WHAT TO PRODUCE — Show every line below where "with" appears.

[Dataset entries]
_ _ _ _ _ _ _

**config.mk**
```make
export PLATFORM = sky130hd
export DESIGN_NAME = burst_deframer
export DESIGN_NICKNAME = d
export VERILOG_FILES = /design/src/rtl/bdf_pkg.sv /design/src/rtl/bdf_ham74.sv /design/src/rtl/bdf_golay2008.sv /design/src/rtl/bdf_sync_match.sv /design/src/rtl/burst_deframer.sv
export SDC_FILE = /design/constraint.sdc
export NUM_CORES = 1
export LEC_CHECK = 0
export BUFFER_PORTS_ARGS = -buffer_cell sky130_fd_sc_hd__buf_4
export CORE_UTILIZATION = 52
export CTS_CLUSTER_DIAMETER = 60
export DETAILED_ROUTE_END_ITERATION = 7
export GPL_TIMING_DRIVEN = 1
export PLACE_DENSITY = 0.84
export SETUP_SLACK_MARGIN = 0.15
export SLEW_MARGIN = 20
export SYNTH_ARGS = -nofsm -noshare
export SYNTH_HDL_FRONTEND = slang
export SYNTH_SLANG_ARGS = --single-unit
```
**constraint.sdc**
```tcl
create_clock -name clk -period 5.3 [get_ports clk]
set_clock_uncertainty 0.05 [all_clocks]
set_input_delay 1.06 -clock clk [delete_from_list [all_inputs] [get_ports clk]]
set_output_delay 1.06 -clock clk [all_outputs]
set_load 0.05 [all_outputs]
```
**src/rtl/bdf_pkg.sv**
```systemverilog
package bdf_pkg;
  localparam int unsigned HDR_END   = 12;
  localparam int unsigned P1_END    = 61;
  localparam int unsigned ST1_END   = 66;
  localparam int unsigned SYNC_END  = 90;
  localparam int unsigned ST2_END   = 95;
  localparam int unsigned BURST_LEN = 144;
  localparam int unsigned HDR_BITS  = 2 * HDR_END;
  localparam int unsigned PAY_BITS  = 2 * (P1_END - HDR_END) + 2 * (BURST_LEN - ST2_END);
  localparam int unsigned ST_BITS   = 2 * (ST1_END - P1_END) + 2 * (ST2_END - SYNC_END);
  localparam int unsigned SYNC_W    = SYNC_END - ST1_END;
  localparam logic [10:0] GOLAY_POLY = 11'h475;

  typedef enum logic [1:0] {
    SYNC_NONE = 2'd0,
    SYNC_BASE = 2'd1,
    SYNC_DIR0 = 2'd2,
    SYNC_DIR1 = 2'd3
  } sync_class_e;

  localparam logic [4:0] HDR_POS [HDR_BITS] = '{
    5'd0, 5'd7, 5'd8, 5'd9, 5'd1, 5'd10, 5'd11, 5'd12, 5'd2, 5'd13, 5'd14, 5'd15,
    5'd3, 5'd16, 5'd4, 5'd17, 5'd18, 5'd19, 5'd5, 5'd20, 5'd21, 5'd22, 5'd6, 5'd23
  };

  // check bits {remainder[10:0], even parity} for a data byte
  function automatic logic [11:0] golay_check(input logic [7:0] d);
    logic [10:0] r;
    logic fb;
    r = '0;
    for (int i = 7; i >= 0; i--) begin
      fb = d[i] ^ r[10];
      r  = {r[9:0], 1'b0};
      if (fb) r = r ^ GOLAY_POLY;
    end
    return {r, ^{d, r}};
  endfunction

  // syndrome produced by a single error at codeword bit i
  function automatic logic [11:0] golay_col(input int i);
    logic [19:0] e;
    e = 20'd1 << i;
    return golay_check(e[19:12]) ^ e[11:0];
  endfunction
endpackage

```
**src/rtl/bdf_ham74.sv**
```systemverilog
module bdf_ham74 #(
  parameter bit HDR_CORRECT = 1'b1,
  parameter int SEL         = 1
) (
  input  logic [6:0] acc_i,
  output logic       bit_o,
  output logic       err_o
);
  logic [2:0] syn;
  logic [2:0] col;

  assign syn = {acc_i[6] ^ acc_i[0] ^ acc_i[1] ^ acc_i[3],
                acc_i[5] ^ acc_i[1] ^ acc_i[2] ^ acc_i[3],
                acc_i[4] ^ acc_i[0] ^ acc_i[1] ^ acc_i[2]};

  always_comb begin
    case (SEL)
      0:       col = 3'b101;
      1:       col = 3'b111;
      2:       col = 3'b011;
      default: col = 3'b110;
    endcase
  end

  generate
    if (HDR_CORRECT) begin : g_fix
      assign bit_o = acc_i[SEL] ^ (syn == col);
      assign err_o = 1'b0;
    end else begin : g_detect
      assign bit_o = acc_i[SEL];
      assign err_o = |syn;
    end
  endgenerate
endmodule

```
**src/rtl/bdf_golay2008.sv**
```systemverilog
module bdf_golay2008
  import bdf_pkg::*;
(
  input  logic [19:0] cw_i,
  output logic [7:0]  data_o,
  output logic        err_o
);
  logic [11:0] syn;
  logic [19:0] fix;
  logic        hit;

  assign syn = golay_check(cw_i[19:12]) ^ cw_i[11:0];

  // weight-1 and weight-2 error patterns have unique syndromes
  always_comb begin
    fix = '0;
    hit = (syn == 12'd0);
    for (int i = 0; i < 20; i++) begin
      if (golay_col(i) == syn) begin
        fix = fix | (20'd1 << i);
        hit = 1'b1;
      end
      for (int j = i + 1; j < 20; j++) begin
        if ((golay_col(i) ^ golay_col(j)) == syn) begin
          fix = fix | (20'd1 << i) | (20'd1 << j);
          hit = 1'b1;
        end
      end
    end
  end

  assign data_o = cw_i[19:12] ^ fix[19:12];
  assign err_o  = ~hit;
endmodule

```
**src/rtl/bdf_sync_match.sv**
```systemverilog
module bdf_sync_match
  import bdf_pkg::*;
#(
  parameter int W = 24
) (
  input  logic [W-1:0] sgn_i,
  input  logic [W-1:0] pat_bs_i,
  input  logic [W-1:0] pat_dm1_i,
  input  logic [W-1:0] pat_dm2_i,
  output sync_class_e  cls_o
);
  always_comb begin
    if (sgn_i == pat_bs_i)       cls_o = SYNC_BASE;
    else if (sgn_i == pat_dm1_i) cls_o = SYNC_DIR0;
    else if (sgn_i == pat_dm2_i) cls_o = SYNC_DIR1;
    else                         cls_o = SYNC_NONE;
  end
endmodule

```
**src/rtl/burst_deframer.sv**
```systemverilog
module burst_deframer
  import bdf_pkg::*;
#(
  parameter bit HDR_CORRECT = 1'b1
) (
  input  logic         clk,
  input  logic         rst,
  input  logic         start_i,
  input  logic         valid_i,
  input  logic [1:0]   dibit_i,
  input  logic         invert_i,
  input  logic         mobile_i,
  input  logic [23:0]  pat_bs_i,
  input  logic [23:0]  pat_dm1_i,
  input  logic [23:0]  pat_dm2_i,
  output logic         done_o,
  output logic         hdr_err_o,
  output logic         st_err_o,
  output logic         fail_o,
  output logic         slot_o,
  output logic [3:0]   color_o,
  output logic [3:0]   burst_s0_o,
  output logic [3:0]   burst_s1_o,
  output logic [1:0]   sync_class_o,
  output logic [23:0]  hdr_o,
  output logic [195:0] payload_o
);
  localparam int CW = $clog2(BURST_LEN);

  logic                active_q, fin_q;
  logic [CW-1:0]       cnt_q;
  logic [HDR_BITS-1:0] hdr_q;
  logic [PAY_BITS-1:0] pay_q;
  logic [ST_BITS-1:0]  cw_q;
  logic [SYNC_W-1:0]   sgn_q;
  logic [1:0]          dib;
  logic                take;
  logic [CW-1:0]       pidx;
  logic                in_hdr, in_pay, in_st, in_sync;

  assign dib  = dibit_i ^ {invert_i, 1'b0};
  assign take = active_q && valid_i && !start_i;

  assign in_hdr  = cnt_q < CW'(HDR_END);
  assign in_pay  = (!in_hdr && cnt_q < CW'(P1_END)) || cnt_q >= CW'(ST2_END);
  assign in_st   = (cnt_q >= CW'(P1_END) && cnt_q < CW'(ST1_END)) ||
                   (cnt_q >= CW'(SYNC_END) && cnt_q < CW'(ST2_END));
  assign in_sync = cnt_q >= CW'(ST1_END) && cnt_q < CW'(SYNC_END);

  always_comb begin
    if (cnt_q < CW'(P1_END)) pidx = CW'((cnt_q - CW'(HDR_END)) << 1);
    else                     pidx = CW'(((cnt_q - CW'(ST2_END)) << 1) + CW'(PAY_BITS / 2));
  end

  // framing counter
  always_ff @(posedge clk) begin
    if (rst) begin
      active_q <= 1'b0;
      cnt_q    <= '0;
      fin_q    <= 1'b0;
    end else begin
      fin_q <= 1'b0;
      if (start_i) begin
        active_q <= 1'b1;
        cnt_q    <= '0;
      end else if (take) begin
        if (cnt_q == CW'(BURST_LEN - 1)) begin
          active_q <= 1'b0;
          fin_q    <= 1'b1;
          cnt_q    <= '0;
        end else begin
          cnt_q <= cnt_q + 1'b1;
        end
      end
    end
  end

  // field capture
  always_ff @(posedge clk) begin
    if (take) begin
      if (in_hdr) begin
        hdr_q[HDR_POS[{cnt_q[3:0], 1'b0}]] <= dib[1];
        hdr_q[HDR_POS[{cnt_q[3:0], 1'b1}]] <= dib[0];
      end
      if (in_pay) begin
        pay_q[pidx]         <= dib[1];
        pay_q[pidx | CW'(1)] <= dib[0];
      end
      if (in_st)   cw_q  <= {cw_q[ST_BITS-3:0], dib};
      if (in_sync) sgn_q <= {sgn_q[SYNC_W-2:0], dib[1]};
    end
  end

  logic        acc_slot, hdr_err;
  logic [7:0]  st_data;
  logic        st_err;
  sync_class_e cls;
  logic        slot_n;

  bdf_ham74 #(.HDR_CORRECT(HDR_CORRECT), .SEL(1)) u_ham (
    .acc_i (hdr_q[6:0]),
    .bit_o (acc_slot),
    .err_o (hdr_err)
  );

  bdf_golay2008 u_golay (
    .cw_i   (cw_q),
    .data_o (st_data),
    .err_o  (st_err)
  );

  bdf_sync_match #(.W(SYNC_W)) u_sync (
    .sgn_i     (sgn_q),
    .pat_bs_i  (pat_bs_i),
    .pat_dm1_i (pat_dm1_i),
    .pat_dm2_i (pat_dm2_i),
    .cls_o     (cls)
  );

  always_comb begin
    if (cls == SYNC_DIR0)      slot_n = 1'b0;
    else if (cls == SYNC_DIR1) slot_n = 1'b1;
    else if (mobile_i)         slot_n = 1'b0;
    else                       slot_n = acc_slot;
  end

  // registered results
  always_ff @(posedge clk) begin
    if (rst) begin
      done_o       <= 1'b0;
      hdr_err_o    <= 1'b0;
      st_err_o     <= 1'b0;
      fail_o       <= 1'b0;
      slot_o       <= 1'b0;
      color_o      <= '0;
      burst_s0_o   <= '0;
      burst_s1_o   <= '0;
      sync_class_o <= '0;
      hdr_o        <= '0;
      payload_o    <= '0;
    end else begin
      done_o <= fin_q;
      fail_o <= fin_q && (hdr_err || st_err);
      if (fin_q) begin
        hdr_err_o    <= hdr_err;
        st_err_o     <= st_err;
        sync_class_o <= cls;
        hdr_o        <= hdr_q;
        payload_o    <= pay_q;
        if (!hdr_err) slot_o <= slot_n;
        if (!hdr_err && !st_err) begin
          color_o <= st_data[7:4];
          if (slot_n) burst_s1_o <= st_data[3:0];
          else        burst_s0_o <= st_data[3:0];
        end
      end
    end
  end
endmodule

```
* Yosys cells after proc, flatten, opt, wreduce, memory -nomap -nowiden
Memories as Yosys holds them, arrays and structs flattened.
Cells that the tools add are included.
** Storage, ports and cells
- Memory bits (read-only) :: 320
- Input port bits :: 80
- Memories :: 2
- Register bits after elaboration :: 513
- Logic and storage cells :: 854
** Memory list
- (name not given) :: words 32, bits a word 5, rd ports 1, clocked after memory_dff 0, wr ports 0, RTL line burst_deframer.sv:83 : hdr_q[HDR_POS[{cnt_q[3:0], 1'b1}]] <= dib[0];
- (name not given) :: words 32, bits a word 5, rd ports 1, clocked after memory_dff 0, wr ports 0, RTL line burst_deframer.sv:82 : hdr_q[HDR_POS[{cnt_q[3:0], 1'b0}]] <= dib[1];
** Operators by class
- Equal/unequal tests :: 222
- Add/subtract/negate cells :: 4
- Bitwise gates (word level) :: 30
- Reductions and logical operators :: 30
- Magnitude comparators :: 19
- Multiplexer cells :: 529
** Operators by type and width (count)
- $eq A12 B12 Y1 const A :: 90
- $mux W196 :: 4
- $mux W20 :: 22
- $eq A10 B12 Y1 const A :: 34
- $eq A11 B12 Y1 const A :: 34
- $bwmux W196 :: 2
- $mux W19 :: 19
- $mux W18 :: 18
- $mux W17 :: 17
- $mux W16 :: 16
- $mux W1 :: 247
- $mux W15 :: 15
- $mux W11 :: 19
- $mux W14 :: 14
- $mux W13 :: 13
- $eq A9 B12 Y1 const A :: 13
- $mux W12 :: 12
- $mux W24 :: 6
- $mux W8 :: 18
- $eq A8 B12 Y1 const A :: 10
- $mux W4 :: 27
- $mux W10 :: 10
- $eq A7 B12 Y1 const A :: 8
- $mux W9 :: 9
- 51 further kinds :: 157

* Logic depth before layout (Yosys ltp)
- Depth after elaboration :: 238
- Mapped depth :: 14

* By module
A second synthesis with hierarchy kept.
** Second synthesis, totals
- Cells, all modules :: 2211
- Area total of the unflattened synthesis :: 24274.5 µm²
** By module, submodules not included
- burst_deframer :: cells each 1663, area each 20270.7 µm², times used 1
- bdf_golay2008 :: cells each 425, area each 3007.9 µm², times used 1
- bdf_sync_match :: cells each 99, area each 805.8 µm², times used 1
- bdf_ham74 :: cells each 24, area each 190.2 µm², times used 1

* Least setup slack after synthesis
No wires, ideal clock.
- Kind :: input-to-reg
- Start :: input invert_i
- End :: register hdr_q[18], data pin
- Path slack :: 0.294 ns
- Buffers on the path :: 0
- Cell stages on the path :: 3
- Required time :: 5.060 ns
- Library setup time :: 0.190 ns
- Arrival :: 4.765 ns
- Cells stage by stage :: xor2_1 nand2_1 o32ai_1
** On the way
- Word-level cells in the longest chain between the ends :: 5
** Ends and longest elaborated chain
- start, declared :: RTL line burst_deframer.sv:11 : input logic invert_i,
- $xor A2 B2 Y2 :: RTL line burst_deframer.sv:41 : assign dib = dibit_i ^ {invert_i, 1'b0};
- $bwmux W24 :: RTL line burst_deframer.sv:82
- $bwmux W24 :: RTL line burst_deframer.sv:83
- $mux W24 :: RTL line burst_deframer.sv:81 : if (in_hdr) begin
- $mux W24 :: RTL line burst_deframer.sv:80 : if (take) begin
- end, declared :: RTL line burst_deframer.sv:32 : logic [HDR_BITS-1:0] hdr_q;
Every way passes these cells. The select of a mux whose other input is x is not followed.
A chain may end at the register's enable or synchronous reset.

* Worst setup path after layout
- Start :: register cw_q[17]
- End :: register burst_s0_o[2]
** On the way
- Word-level cells in the longest chain between the ends :: 227
- Elaborated cells on any way between the ends :: 557
- Those cells by class :: eq/ne (210); mux (330); bitwise (13); reduce/logical (4)
** Ends and longest elaborated chain
- start, declared :: RTL line burst_deframer.sv:34 : logic [ST_BITS-1:0] cw_q;
- start signal, assigned :: RTL line burst_deframer.sv:89 : if (in_st) cw_q <= {cw_q[ST_BITS-3:0], dib};
- $xor A1 B1 Y1 :: RTL line bdf_pkg.sv:32 : fb = d[i] ^ r[10];
- $mux W11 :: RTL line bdf_pkg.sv:34 : if (fb) r = r ^ GOLAY_POLY;
- $xor A1 B1 Y1 :: RTL line bdf_pkg.sv:32
- $mux W11 :: RTL line bdf_pkg.sv:34
- $xor A1 B1 Y1 :: RTL line bdf_pkg.sv:32
- $mux W11 :: RTL line bdf_pkg.sv:34
- $xor A1 B1 Y1 :: RTL line bdf_pkg.sv:32
- $mux W11 :: RTL line bdf_pkg.sv:34
- (+208 left out)
- $mux W1 (3 in series) :: RTL line bdf_golay2008.sv:24 : if ((golay_col(i) ^ golay_col(j)) == syn) begin
- $mux W1 :: RTL line bdf_golay2008.sv:19 : if (golay_col(i) == syn) begin
- $mux W1 (2 in series) :: RTL line bdf_golay2008.sv:24
- $mux W1 :: RTL line bdf_golay2008.sv:19
- $mux W1 :: RTL line bdf_golay2008.sv:24
- $mux W1 :: RTL line bdf_golay2008.sv:19
- $reduce_bool A2 Y1 (no source line)
- $reduce_and A3 Y1 (no source line)
- end signal, assigned :: RTL line burst_deframer.sv:154 : else burst_s0_o <= st_data[3:0];
- end, declared :: RTL line burst_deframer.sv:22 : output logic [3:0] burst_s0_o,
Every way passes the cells marked *; elsewhere a longest branch is shown, timed or not. The select of a mux whose other input is x is not followed.

==> impl_metrics.json <==
{
  "status": "complete, no violations",
  "ys.warnings.count": 0,
  "p_per_area_nw_per_um2": 286,
  "clockBufferDepth": 3,
  "p_leak_nw": 9.73,
  "regToRegSetupSlack_ps": 470,
  "crit_end": "burst_s0_o[2]$_SDFFE_PP0P_",
  "post_cts_buffers": 0,
  "synth_flop_cell": "edfxtp_1",
  "synth_largest_area_cell": "edfxtp_1",
  "clk_pin_slew_ps": 70,
  "synth_nets": 2276,
  "worst_pin_slew_ps": 1160,
  "max_clock_freq_ghz": 0.207,
  "worstPathMaxFanout": 8,
  "hpwl_um": 54300,
  "dieArea_sq_um": 45700,
  "area_delta_synth_final_pct": 20.8,
  "setup_viol": 0,
  "slew_headroom_pct": 22.2,
  "synth_edf_count": 264,
  "crit_type": "reg -> reg",
  "ioPinCount": 319,
  "arrival_ps": 5240,
  "grt_pass1_wl_um": 113000,
  "yosysMostFrequentCell": "nor2_1",
  "synthCells": 2188,
  "antenna_found_initial": 1,
  "num_vias": 19000,
  "grt_pass1_vias": 18100,
  "start_util_pct": 52.7,
  "r2r_start": "cw_q[17]$_DFFE_PP_",
  "syn_area_sq_um": 23300,
  "async_flop_share_pct": 0,
  "insertedDiodeCount": 0,
  "seq_area_sq_um": 12900,
  "slew_violations": 0,
  "seq_area_frac_synth_pct": 55.3,
  "synth_cell_type_count": 83,
  "multiInputGateArea_sq_um": 9850,
  "cts-htree-levels": 2,
  "cp-start-kind": "flip-flop",
  "track_usage_pct": 33.6,
  "cts_hold_buffers": 0,
  "hold_violations": 0,
  "drc": 0,
  "wl_per_cell_um": 25.3,
  "post_cts_resized": 0,
  "firstDrtPassIters": 6,
  "synth_top_cell_area_share_pct": 34.0,
  "drive_gt1_share_pct": 19.9,
  "numPortBuffers": 317,
  "grt_start_max_net_pins": 164,
  "cts_tree": "built",
  "fin_crit_ps": 4830,
  "setup_tns_ps": 0,
  "die_y_um": 214,
  "worstRegToRegCells": 10,
  "synth-seq-cells": 512,
  "cts_inserted_buffers": 52,
  "fillCellCount": 3326,
  "critPathCaptureType": "flip-flop",
  "via_per_inst": 6.11,
  "vdd_drop_max_mv": 0.311,
  "ctsRootBufferMaster": "clkbuf_16",
  "gp_congestion": 1.04,
  "r2r-end": "burst_s0_o[2]$_SDFFE_PP0P_",
  "finalCoreUtilization_pct": 63.7,
  "cts.sinks": 512,
  "required_ps": 5710,
  "die_w_um": 214,
  "finalNetCount": 2567,
  "drv_cap": 0,
  "rsz0062_at_grt": "no",
  "crit_start": "cw_q[17]$_DFFE_PP_",
  "grt_overflow": 0,
  "routed_wl_um": 78900,
  "postSynthAreaPerCell_sq_um": 10.6,
  "core_sq_um": 44200,
  "hold_class": "reg -> reg",
  "drt_iter0_drc": 2137,
  "netlist_top_cells_count": "nor2_1 (523), edfxtp_1 (264), dfxtp_1 (248)",
  "post-route-period-util_pct": 91.2,
  "ys_top_cells_by_area": "edfxtp_1 (34%), dfxtp_1 (21%), mux2i_1 (10%), nor2_1 (8.4%), xnor2_1 (2.6%)",
  "rows": 77,
  "ant_nets": 0,
  "clock_latency_ps": 630
}
[per-stage QoR]
stage | setup slack, ps | power (mW) | cells | hold slack, ps | cell area, sq um
after CTS | 355 | 8.07 | 3114 | 395 | 28100
after detailed placement | 419 | 4.43 | 3017 | 403 | 26400
final | 466 | 8.05 | 3114 | 396 | 28100
after floorplan | 294 | 4.34 | 2188 | 371 | 23300
after global routing | 348 | 8.23 | 3114 | 413 | 28100
after global placement | 300 | 4.43 | 3017 | 403 | 26400
[worst max-delay path: stages (launching register included)]
cell,delay (ps)
edfxtp_1,600
xnor3_1,610
xnor2_1,530
nor3_2,270
o21ai_1,640
o211ai_1,240
nor4_1,520
and3_1,280
and4_1,420
a21oi_2,170
mux2_1,340
[cells in the final DEF (no fill, tap or decap), types with 9 or more instances in the layout]
cell	synthesis	routed
a211oi_1	12	12
a21oi_1	43	42
a22oi_1	21	21
and2_1	11	11
and3_1	15	15
buf_4	8	380
clkbuf_1	93	12
clkbuf_16	0	52
clkinv_2	0	10
dfxtp_1	248	247
edfxtp_1	264	264
mux2i_1	239	239
nand2_1	118	118
nand2b_1	9	9
nand3_1	32	32
nand4_1	31	31
nor2_1	523	523
nor2b_1	16	16
nor3_1	40	37
nor4_1	41	39
o2111ai_1	13	13
o21ai_0	50	50
o22ai_1	21	21
o32ai_1	9	9
xnor2_1	69	66
xnor3_1	13	13
xor2_1	56	53
[registers in the layout, indices dropped and copies added (netlist names), 2 cells and up]
| name | flops |
|---|---|
| burst_s0_o | 4 |
| burst_s1_o | 4 |
| cnt_q | 8 |
| color_o | 4 |
| cw_q | 20 |
| hdr_o | 24 |
| hdr_q | 24 |
| pay_q | 196 |
| payload_o | 196 |
| sgn_q | 24 |
| sync_class_o | 2 |
[routing by layer]
layer | track usage, % | vias up | part of all wire, %
li1 | - | 8369 | -
met1 | 41.4 | 9224 | 38
met2 | 55.7 | 1163 | 48
met3 | 6.74 | 259 | 8.8
met4 | 17.7 | 2 | 5.7
met5 | 0 | - | 0.014
[worst min path at each step]
stage                                              to  slack (ps)  depth (start not counted)                  startpoint
after floorplan                    cw_q[14]$_DFFE_PP_         370                          0          cw_q[12]$_DFFE_PP_
after global placement     burst_s0_o[3]$_SDFFE_PP0P_         400                          2  burst_s0_o[3]$_SDFFE_PP0P_
after detailed placement      color_o[2]$_SDFFE_PP0P_         400                          2     color_o[2]$_SDFFE_PP0P_
after CTS                 payload_o[137]$_SDFFE_PP0P_         390                          2        pay_q[137]$_DFFE_PP_
after global routing      payload_o[137]$_SDFFE_PP0P_         410                          2        pay_q[137]$_DFFE_PP_
final                     payload_o[137]$_SDFFE_PP0P_         400                          2        pay_q[137]$_DFFE_PP_
[layout make-up]
class | count | share of cell area (%)
clock buffer | 68 | 4.98
clock inverter | 29 | 1.12
inverter | 10 | 0.133
multi-input combinational | 1520 | 35.0
sequential | 512 | 45.8
tap | 592 | 2.63
timing repair buffer | 383 | 10.3
[kinds of logic after synthesis]
kind of cell | after synthesis | synth area share (%)
multiplexers | 246 | 10.6
other | 1 | 0.0161
XOR/XNOR | 152 | 7.28
buffers and inverters | 156 | 2.78
AO/OA/AOI/OAI | 248 | 7.34
flip-flops | 512 | 55.3
adder cells (fa/ha/maj) | 10 | 0.516
AND/OR/NAND/NOR | 863 | 16.1
[report_power, final]
group          leakage [nW]  total [mW]  internal, mW  switching (mW)
Clock                 0.844        3.69          2.09            1.61
Sequential             4.17        4.16          4.15         0.00315
Combinational          4.72       0.196        0.0689           0.127
No activity file was read; power rests on OpenSTA's default activity.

_ _ _ _ _ _ _

ANSWER TO THE PROBLEM —
A second synthesis with hierarchy kept.
[cells in the final DEF (no fill, tap or decap), types with 9 or more instances in the layout]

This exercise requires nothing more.